La jeune ouvriere, de Willian Bouguereau |
Enquanto remenda as roupas Maria se entrega a seus
pensamentos. Seria tão bom se pudesse remendar também sua vida. Algumas
costuras ficaram frouxas precisando de um nó mais apertado para que não se
desfizessem com o passar do tempo. Velhas e rotas, seus andrajos colam em seu
corpo, seguem-na, perseguem-na,
roubam-lhe a liberdade. No silêncio de seus pensamentos busca respostas,
caminhos, soluções e a certeza de felicidade possível. Para reaprender a viver terá
que romper velhos hábitos, renovar ideias, buscar esse fenômeno catalisador já
que o corpo não se renova.
Mergulhada em seus pensamentos
enquanto costura, cada nó antecede uma sequência de pontos, assim como as
indagações que faz.
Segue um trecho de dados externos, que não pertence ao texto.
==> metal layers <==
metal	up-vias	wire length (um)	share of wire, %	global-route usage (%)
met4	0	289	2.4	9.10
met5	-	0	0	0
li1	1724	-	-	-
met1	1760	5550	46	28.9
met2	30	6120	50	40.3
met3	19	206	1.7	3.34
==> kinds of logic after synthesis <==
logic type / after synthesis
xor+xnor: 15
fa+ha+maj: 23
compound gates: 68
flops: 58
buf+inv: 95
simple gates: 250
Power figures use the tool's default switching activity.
<file path="src/sfcs_pkg.sv">
package sfcs_pkg;

    localparam int FIFO_DEPTH  = 256;
    localparam int PTR_W       = (FIFO_DEPTH > 1) ? $clog2(FIFO_DEPTH) : 1;
    localparam int CNT_W       = $clog2(FIFO_DEPTH + 1);
    localparam int CHIP_COUNT  = 4;
    localparam int CHIP_W      = $clog2(CHIP_COUNT);
    localparam int DATA_W      = 32;
    localparam int IDX_W       = 3;
    localparam int BYTE_W      = 8;
    localparam int QUEUE_DEPTH = 2;
    localparam int QPTR_W      = $clog2(QUEUE_DEPTH);
    localparam int QCNT_W      = $clog2(QUEUE_DEPTH + 1);

    // Register map
    localparam logic [IDX_W-1:0] REG_STATE = 3'd0;
    localparam logic [IDX_W-1:0] REG_CTRL1 = 3'd1;
    localparam logic [IDX_W-1:0] REG_CTRL2 = 3'd2;
    localparam logic [IDX_W-1:0] REG_RXBUF = 3'd3;
    localparam logic [IDX_W-1:0] REG_TXBUF = 3'd4;

    localparam logic MODE_READ  = 1'b0;
    localparam logic MODE_WRITE = 1'b1;

    // Chip bits inside a control write
    localparam int SEL_LO_BIT = 0;
    localparam int SEL_HI_BIT = 8;

    typedef enum logic [2:0] {
        OP_ZERO,     // read returning zero, or ignored write
        OP_CTRL_RD,
        OP_RX_RD,
        OP_TX_WR,
        OP_CTRL_WR
    } t_op;

    typedef struct packed {
        t_op               op;
        logic              bank;    // 0: chips 0/1, 1: chips 2/3
        logic [BYTE_W-1:0] tx_byte;
        logic              sel_lo;
        logic              sel_hi;
    } t_cmd;

    function automatic logic [PTR_W-1:0] ptr_next(input logic [PTR_W-1:0] ptr);
        logic [PTR_W-1:0] res;
        if (ptr == PTR_W'(FIFO_DEPTH - 1)) begin
            res = '0;
        end else begin
            res = ptr + PTR_W'(1);
        end
        return res;
    endfunction

endpackage

</file>
<file path="src/sfcs_cmd_queue.sv">
module sfcs_cmd_queue (
    input  logic           i_clk,
    input  logic           i_rst_n,
    input  logic           i_push,
    input  sfcs_pkg::t_cmd i_cmd,
    input  logic           i_pop,
    output sfcs_pkg::t_cmd o_cmd,
    output logic           o_empty,
    output logic           o_full
);
    import sfcs_pkg::*;

    t_cmd              r_slot [QUEUE_DEPTH];
    logic [QPTR_W-1:0] r_wr_ptr;
    logic [QPTR_W-1:0] r_rd_ptr;
    logic [QCNT_W-1:0] r_count;

    assign o_empty = (r_count == '0);
    assign o_full  = (r_count == QCNT_W'(QUEUE_DEPTH));
    assign o_cmd   = r_slot[r_rd_ptr];

    always_ff @(posedge i_clk) begin
        if (i_push) begin
            r_slot[r_wr_ptr] <= i_cmd;
        end
    end

    always_ff @(posedge i_clk) begin
        if (!i_rst_n) begin
            r_wr_ptr <= '0;
            r_rd_ptr <= '0;
            r_count  <= '0;
        end else begin
            if (i_push) begin
                r_wr_ptr <= r_wr_ptr + QPTR_W'(1);
            end
            if (i_pop) begin
                r_rd_ptr <= r_rd_ptr + QPTR_W'(1);
            end
            case ({i_push, i_pop})
                2'b10:   r_count <= r_count + QCNT_W'(1);
                2'b01:   r_count <= r_count - QCNT_W'(1);
                default: r_count <= r_count;
            endcase
        end
    end

endmodule

</file>
## config.mk

```make
export PLATFORM = sky130hd
export DESIGN_NAME = threshold_promote_cache_list
export DESIGN_NICKNAME = d
export VERILOG_FILES = /design/src/rtl/tpcl_pkg.sv /design/src/rtl/threshold_promote_cache_list.sv
export SDC_FILE = /design/constraint.sdc
export NUM_CORES = 1
export LEC_CHECK = 0
export BUFFER_PORTS_ARGS = -buffer_cell sky130_fd_sc_hd__buf_2
export CAP_MARGIN = 10
export CORE_AREA = 5 5 302 304
export CTS_CLUSTER_SIZE = 8
export DETAILED_ROUTE_END_ITERATION = 16
export DIE_AREA = 0 0 307 309
export PLACE_DENSITY = 0.79
export REMOVE_ABC_BUFFERS = 1
export SKIP_LAST_GASP = 1
export SLEW_MARGIN = 20
export SYNTH_ARGS = -nofsm -noshare
export SYNTH_HDL_FRONTEND = slang
export SYNTH_SLANG_ARGS = --single-unit
```

## constraint.sdc

```tcl
create_clock -name clk_i -period 6.2 [get_ports clk_i]
set_input_delay 0.31 -clock clk_i [delete_from_list [all_inputs] [get_ports clk_i]]
set_output_delay 0.31 -clock clk_i [all_outputs]
set_load 0.01 [all_outputs]
```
As vivências, as observações, o estudo, forma seu
pensamento, mas naquele momento, a vida real passa pela linha e pela agulha. Costurar é isso. Decifrar pensamentos e observações, expressar-se
na delicadeza ou firmeza dos pontos, vivenciar o silêncio da atividade e também
ouvir e identificar as milhares de vozes e a calar outras. Isso dá conteúdo ao
seu trabalho. Nem carne quebrada, nem nervo rendido, apenas o ato de coser
para estimular o pensamento.
Trilhar o mundo interior é uma experiência que exige
equilíbrio, compreensão. Nem tudo é brilhante e muitas vezes Maria se vê
obrigada a lidar com as sombras, com suas sombras. Busca a luz para passar a
linha na agulha, busca a luz para encontrar a direção na vida, porque há
caminhos que brilham mais, exercem maior fascínio e a tendência natural é que a
de se deixar levar pelo que dá mais prazer, como na hora de escolher uma agulha
grossa que não dará a perfeição no remendo, mas facilitará o processo. Maria é
humana, simplesmente humana e é na convivência consigo mesmo que ela provoca
perguntas que não encontram respostas, a menos que haja um firme propósito de disciplinar-se,
de aprender com a própria imperfeição.